MLK Day Donations to Aid Armstrong Community Action

Nearly a dozen volunteered collected food and money at the Shop `n Save in East Franklin Township yesterday to benefit the Armstrong County Community Action Agency.

by Jonathan Weaver

More than two dozen volunteers collected money and non-perishable food donations yesterday rather than taking a “day off.”

Starting at 8AM, a total of about 30 volunteers - 20 at the Indiana Giant Eagle and 11 inside the Kittanning Shop `n Save - spent the day gathering food and monetary donations for local food banks.

Most of the volunteers – including local Girl Scouts (under the direction of Indiana/Armstrong Membership Manager Michele Whitman) and students of at least two Indiana University of Pennsylvania groups – worked in shifts, but OSM/VISTA Cassy Allen and other Pennsylvania Mountain Service Corps members volunteered the entire eight hours.

“From about 1PM on, it got busier,” Allen said. “Everyone was a big help today.”

Food and monetary donations will be given to the Armstrong County and Indiana County food banks (both supervised by respective Community Action agencies)

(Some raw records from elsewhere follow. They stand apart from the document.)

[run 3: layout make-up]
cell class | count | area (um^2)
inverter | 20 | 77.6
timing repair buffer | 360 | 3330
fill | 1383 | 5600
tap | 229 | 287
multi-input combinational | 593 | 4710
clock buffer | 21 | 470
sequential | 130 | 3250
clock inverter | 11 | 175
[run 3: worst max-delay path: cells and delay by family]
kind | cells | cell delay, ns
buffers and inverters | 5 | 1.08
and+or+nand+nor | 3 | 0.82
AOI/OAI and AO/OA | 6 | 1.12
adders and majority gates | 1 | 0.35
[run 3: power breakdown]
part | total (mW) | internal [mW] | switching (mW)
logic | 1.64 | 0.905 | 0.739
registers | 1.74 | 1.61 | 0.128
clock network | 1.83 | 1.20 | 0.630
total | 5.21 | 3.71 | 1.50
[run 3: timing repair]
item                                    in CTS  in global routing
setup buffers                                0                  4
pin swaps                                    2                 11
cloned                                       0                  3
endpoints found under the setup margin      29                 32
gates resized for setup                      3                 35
## src/rtl/tone_sequencer_pkg.sv

```systemverilog
// tone_seq_pkg: shared note frequency table, half-period helper and envelope
// constants for tone_sequencer. DECAY_DIV is only used when the optional
// TONE_SEQ_ENVELOPE_EN macro is defined.
package tone_seq_pkg;

  // Note code 0 is a rest; every other code selects an entry of NOTE_HZ.
  localparam int unsigned REST            = 0;
  localparam int unsigned NOTE_TABLE_SIZE = 32;

  // Envelope decay prescaler in enabled clocks per level step.
  localparam int unsigned DECAY_DIV = 1 << 16;

  // Equal-tempered notes C4..F#6, rounded to whole Hz (code 10 is A4 = 440 Hz).
  localparam int unsigned NOTE_HZ [NOTE_TABLE_SIZE] = '{
       0,  262,  277,  294,  311,  330,  349,  370,
     392,  415,  440,  466,  494,  523,  554,  587,
     622,  659,  698,  740,  784,  831,  880,  932,
     988, 1047, 1109, 1175, 1245, 1319, 1397, 1480
  };

  // Clocks per half period of a square wave at freq Hz; 0 marks "no tone".
  function automatic int unsigned half_period(input int unsigned clk_freq,
                                              input int unsigned freq);
    return (freq == 0) ? 0 : clk_freq / (2 * freq);
  endfunction

  // Codes beyond the table behave as rests.
  function automatic int unsigned note_hz(input int unsigned code);
    return (code < NOTE_TABLE_SIZE) ? NOTE_HZ[code] : 0;
  endfunction

endpackage

```

## src/rtl/tone_sequencer_if.sv

```systemverilog
// tone_sequencer_if: control and audio signals between the pattern/game
// logic (master) and the tone sequencer (slave).
interface tone_sequencer_if #(
  parameter int unsigned CHANNELS = 2,
  parameter int unsigned NOTE_W   = 5,
  parameter int unsigned STEP_W   = 5,
  parameter int unsigned TEMPO_W  = 28
);
  logic                         enable;
  logic                         restart;
  logic [TEMPO_W-1:0]           tempo_div;
  logic [STEP_W-1:0]            seq_last;
  logic [CHANNELS*NOTE_W-1:0]   note_codes;
  logic [STEP_W-1:0]            step_index;
  logic                         step_tick;
  logic                         audio_out;
  logic                         audio_en;

  modport master (
    output enable, restart, tempo_div, seq_last, note_codes,
    input  step_index, step_tick, audio_out, audio_en
  );

  modport slave (
    input  enable, restart, tempo_div, seq_last, note_codes,
    output step_index, step_tick, audio_out, audio_en
  );
endinterface

```

## src/rtl/tone_sequencer_voice.sv

```systemverilog
// tone_voice: one square-wave voice. Holds the latched note, the half-period
// counter and the phase bit; with TONE_SEQ_ENVELOPE_EN defined it also keeps
// an 8-bit decaying level that restarts at full on every note load.
module tone_voice
  import tone_seq_pkg::*;
#(
  parameter int unsigned CLK_FREQ = 100_000_000,
  parameter int unsigned NOTE_W   = 5,
  parameter int unsigned DIV_W    = 21
) (
  input  logic              clk,
  input  logic              rst_n,
  input  logic              en_i,
  input  logic              load_i,
  input  logic [NOTE_W-1:0] note_i,
  output logic              phase_o
`ifdef TONE_SEQ_ENVELOPE_EN
  ,
  output logic [7:0]        level_o
`endif
);

  localparam int unsigned NOTES = 1 << NOTE_W;

  logic [NOTE_W-1:0] note_q;
  logic [DIV_W-1:0]  cnt_q;
  logic              phase_q;
  logic [DIV_W-1:0]  half;
  logic [DIV_W-1:0]  half_tbl [NOTES];

  // Constant half-period ROM, evaluated at elaboration for this clock rate.
  for (genvar i = 0; i < NOTES; i++) begin : g_tbl
    assign half_tbl[i] = DIV_W'(half_period(CLK_FREQ, note_hz(i)));
  end

  assign half    = half_tbl[note_q];
  assign phase_o = phase_q;

  // A changed note restarts the waveform; a repeated note keeps counting
  // through the load so the tone continues without a click.
  always_ff @(posedge clk or negedge rst_n) begin
    if (!rst_n) begin
      note_q  <= NOTE_W'(REST);
      cnt_q   <= '0;
      phase_q <= 1'b0;
    end else begin
      if (load_i) begin
        note_q <= note_i;
      end
      if (load_i && (note_i != note_q)) begin
        cnt_q   <= '0;
        phase_q <= 1'b0;
      end else if (en_i) begin
        if ((note_q == NOTE_W'(REST)) || (half == '0)) begin
          cnt_q   <= '0;
          phase_q <= 1'b0;
        end else if (cnt_q >= half - DIV_W'(1)) begin
          cnt_q   <= '0;
          phase_q <= ~phase_q;
        end else begin
          cnt_q <= cnt_q + DIV_W'(1);
        end
      end
    end
  end

`ifdef TONE_SEQ_ENVELOPE_EN
  localparam int unsigned PRE_W = (DECAY_DIV > 1) ? $clog2(DECAY_DIV) : 1;

  logic [7:0]       level_q;
  logic [PRE_W-1:0] pre_q;

  assign level_o = level_q;

  // Level jumps to full on each load, then decays one step per DECAY_DIV
  // enabled clocks and sticks at zero.
  always_ff @(posedge clk or negedge rst_n) begin
    if (!rst_n) begin
      level_q <= '0;
      pre_q   <= '0;
    end else if (load_i) begin
      level_q <= '1;
      pre_q   <= '0;
    end else if (en_i) begin
      if (pre_q == PRE_W'(DECAY_DIV - 1)) begin
        pre_q <= '0;
        if (level_q != '0) begin
          level_q <= level_q - 8'd1;
        end
      end else begin
        pre_q <= pre_q + PRE_W'(1);
      end
    end
  end
`endif

endmodule

```

## src/rtl/tone_sequencer.sv

```systemverilog
// tone_sequencer: tempo-driven pattern stepper with CHANNELS square-wave
// voices mixed into a wrap-aligned PWM output for the audio jack.
// Optional feature macro: TONE_SEQ_ENVELOPE_EN (per-voice decaying level).
module tone_sequencer
  import tone_seq_pkg::*;
#(
  parameter int unsigned CLK_FREQ = 100_000_000,
  parameter int unsigned CHANNELS = 2,
  parameter int unsigned NOTE_W   = 5,
  parameter int unsigned STEP_W   = 5,
  parameter int unsigned DIV_W    = 21,
  parameter int unsigned DUTY_W   = 10,
  parameter int unsigned TEMPO_W  = 28
) (
  input  logic             clk,
  input  logic             reset_n,
  tone_sequencer_if.slave  bus
);

  localparam int unsigned LOG2C = $clog2(CHANNELS);
  localparam int unsigned SUM_W = DUTY_W + 1;
  localparam logic [SUM_W-1:0] UNIT     = SUM_W'(1) << (DUTY_W - LOG2C);
  localparam logic [SUM_W-1:0] DUTY_MAX = (SUM_W'(1) << DUTY_W) - SUM_W'(1);

  logic [TEMPO_W-1:0] tempo_cnt_q;
  logic [STEP_W-1:0]  step_q;
  logic               tick_q;
  logic               load_q;
  logic               audio_en_q;
  logic               adv;
  logic [DUTY_W-1:0]  pwm_cnt_q;
  logic [DUTY_W-1:0]  duty_q;
  logic [DUTY_W-1:0]  duty_d;
  logic               phase   [CHANNELS];
  logic [SUM_W-1:0]   contrib [CHANNELS];
  logic [SUM_W-1:0]   sum;

  // >= rather than == so a tempo_div lowered mid-step still advances at once.
  assign adv = bus.enable && (tempo_cnt_q >= bus.tempo_div);

  // Tempo counter, step index and the one-cycle step/load strobes. load_q
  // resets high so the step-0 notes are latched right after reset release.
  always_ff @(posedge clk or negedge reset_n) begin
    if (!reset_n) begin
      tempo_cnt_q <= '0;
      step_q      <= '0;
      tick_q      <= 1'b0;
      load_q      <= 1'b1;
      audio_en_q  <= 1'b0;
    end else begin
      audio_en_q <= bus.enable;
      if (bus.restart) begin
        tempo_cnt_q <= '0;
        step_q      <= '0;
        tick_q      <= 1'b0;
        load_q      <= 1'b1;
      end else begin
        tick_q <= adv;
        load_q <= adv;
        if (adv) begin
          tempo_cnt_q <= '0;
          step_q      <= (step_q >= bus.seq_last) ? '0 : step_q + STEP_W'(1);
        end else if (bus.enable) begin
          tempo_cnt_q <= tempo_cnt_q + TEMPO_W'(1);
        end
      end
    end
  end

  assign bus.step_index = step_q;
  assign bus.step_tick  = tick_q;
  assign bus.audio_en   = audio_en_q;

  for (genvar k = 0; k < CHANNELS; k++) begin : g_voice
`ifdef TONE_SEQ_ENVELOPE_EN
    logic [7:0] level;

    tone_voice #(
      .CLK_FREQ (CLK_FREQ),
      .NOTE_W   (NOTE_W),
      .DIV_W    (DIV_W)
    ) u_voice (
      .clk     (clk),
      .rst_n   (reset_n),
      .en_i    (bus.enable),
      .load_i  (load_q),
      .note_i  (bus.note_codes[k*NOTE_W +: NOTE_W]),
      .phase_o (phase[k]),
      .level_o (level)
    );

    // Level 255 maps to just under one full voice unit.
    assign contrib[k] = phase[k] ? SUM_W'((32'(level) * 32'(UNIT)) >> 8) : '0;
`else
    tone_voice #(
      .CLK_FREQ (CLK_FREQ),
      .NOTE_W   (NOTE_W),
      .DIV_W    (DIV_W)
    ) u_voice (
      .clk     (clk),
      .rst_n   (reset_n),
      .en_i    (bus.enable),
      .load_i  (load_q),
      .note_i  (bus.note_codes[k*NOTE_W +: NOTE_W]),
      .phase_o (phase[k])
    );

    assign contrib[k] = phase[k] ? UNIT : '0;
`endif
  end

  // Saturating mix of the voice contributions into the next PWM duty.
  always_comb begin
    sum = '0;
    for (int unsigned k = 0; k < CHANNELS; k++) begin
      sum = sum + contrib[k];
    end
    duty_d = (sum > DUTY_MAX) ? '1 : sum[DUTY_W-1:0];
  end

  // Free-running PWM counter; duty is only taken on wrap so each PWM period
  // is glitch-free. Both hold while paused.
  always_ff @(posedge clk or negedge reset_n) begin
    if (!reset_n) begin
      pwm_cnt_q <= '0;
      duty_q    <= '0;
    end else if (bus.enable) begin
      pwm_cnt_q <= pwm_cnt_q + DUTY_W'(1);
      if (pwm_cnt_q == '1) begin
        duty_q <= duty_d;
      end
    end
  end

  // Gated by the live enable so the pin is silent in every paused cycle;
  // reset clears the counters and so drops the pin asynchronously.
  assign bus.audio_out = bus.enable && (pwm_cnt_q < duty_q);

endmodule
```

## src/flat_wrapper.sv

```systemverilog
// flat-port wrapper written by rule: the top's interface ports become plain ports
module tone_sequencer_flat import tone_seq_pkg::*;
#(
  parameter int unsigned CLK_FREQ = 100_000_000,
  parameter int unsigned CHANNELS = 2,
  parameter int unsigned NOTE_W   = 5,
  parameter int unsigned STEP_W   = 5,
  parameter int unsigned DIV_W    = 21,
  parameter int unsigned DUTY_W   = 10,
  parameter int unsigned TEMPO_W  = 28
)
  (clk, reset_n, bus_enable, bus_restart, bus_tempo_div, bus_seq_last, bus_note_codes, bus_step_index, bus_step_tick, bus_audio_out, bus_audio_en);
  tone_sequencer_if #(.CHANNELS(CHANNELS), .NOTE_W(NOTE_W), .STEP_W(STEP_W), .TEMPO_W(TEMPO_W)) bus_i ();
  input  logic clk;
  input  logic reset_n;
  input wire logic [$bits(bus_i.enable)-1:0] bus_enable;
  input wire logic [$bits(bus_i.restart)-1:0] bus_restart;
  input wire logic [$bits(bus_i.tempo_div)-1:0] bus_tempo_div;
  input wire logic [$bits(bus_i.seq_last)-1:0] bus_seq_last;
  input wire logic [$bits(bus_i.note_codes)-1:0] bus_note_codes;
  output wire logic [$bits(bus_i.step_index)-1:0] bus_step_index;
  output wire logic [$bits(bus_i.step_tick)-1:0] bus_step_tick;
  output wire logic [$bits(bus_i.audio_out)-1:0] bus_audio_out;
  output wire logic [$bits(bus_i.audio_en)-1:0] bus_audio_en;
  assign bus_i.enable = bus_enable;
  assign bus_i.restart = bus_restart;
  assign bus_i.tempo_div = bus_tempo_div;
  assign bus_i.seq_last = bus_seq_last;
  assign bus_i.note_codes = bus_note_codes;
  assign bus_step_index = bus_i.step_index;
  assign bus_step_tick = bus_i.step_tick;
  assign bus_audio_out = bus_i.audio_out;
  assign bus_audio_en = bus_i.audio_en;
  tone_sequencer #(.CLK_FREQ(CLK_FREQ), .CHANNELS(CHANNELS), .NOTE_W(NOTE_W), .STEP_W(STEP_W), .DIV_W(DIV_W), .DUTY_W(DUTY_W), .TEMPO_W(TEMPO_W)) u_core (.clk(clk), .reset_n(reset_n), .bus(bus_i));
endmodule
```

Allen, from Crookside (Indiana County) has been AmeriCorps OSM/VISTA for the Crooked Creek Watershed Association and Evergreen Conservancy since November after graduating from Indiana University of Pennsylvania with a Bachelor’s of Science Degree in Ecology, Conservation and Environment in 2013.

Throughout the day, Allen drove back-and-forth between the two food drive sites: Kittanning Shop ‘n Save in Franklin Village Mall and at the Indiana Giant Eagle, on Ben Franklin Road. She said shoppers donated a “total, 170 items and $258” between both locations during the eight-hour food drive.

“We did pretty good despite it being cold,” Allen said. “It was odd – at Giant Eagle, we got more items donated, but in Kittanning, we had more money donated.”

Even though it was the seventh-annual food drive organized by Crooked Creek Watershed, it was the first year the Indiana supermarket was a donating site, after the Kittanning Foodland closed a few months ago.

“It took quite-a-bit to find another store we could set up at – and Giant Eagle has a policy where you can set up there, but it has to be outside, which was a little rough with the cold but we pulled it off,” Allen said.

In January 2014, OSM/VISTA Brooke Esarey, of Blairsville, reported that the 10 volunteers collected 189 food items and more than $354 from shoppers during “Martin Luther King, Jr. Day” at the two Kittanning supermarkets.

In 2013, volunteers collected two dozen bags of food items and about $200 in cash between the two Kittanning supermarkets.

In addition to the volunteers, Allen thanked all donors.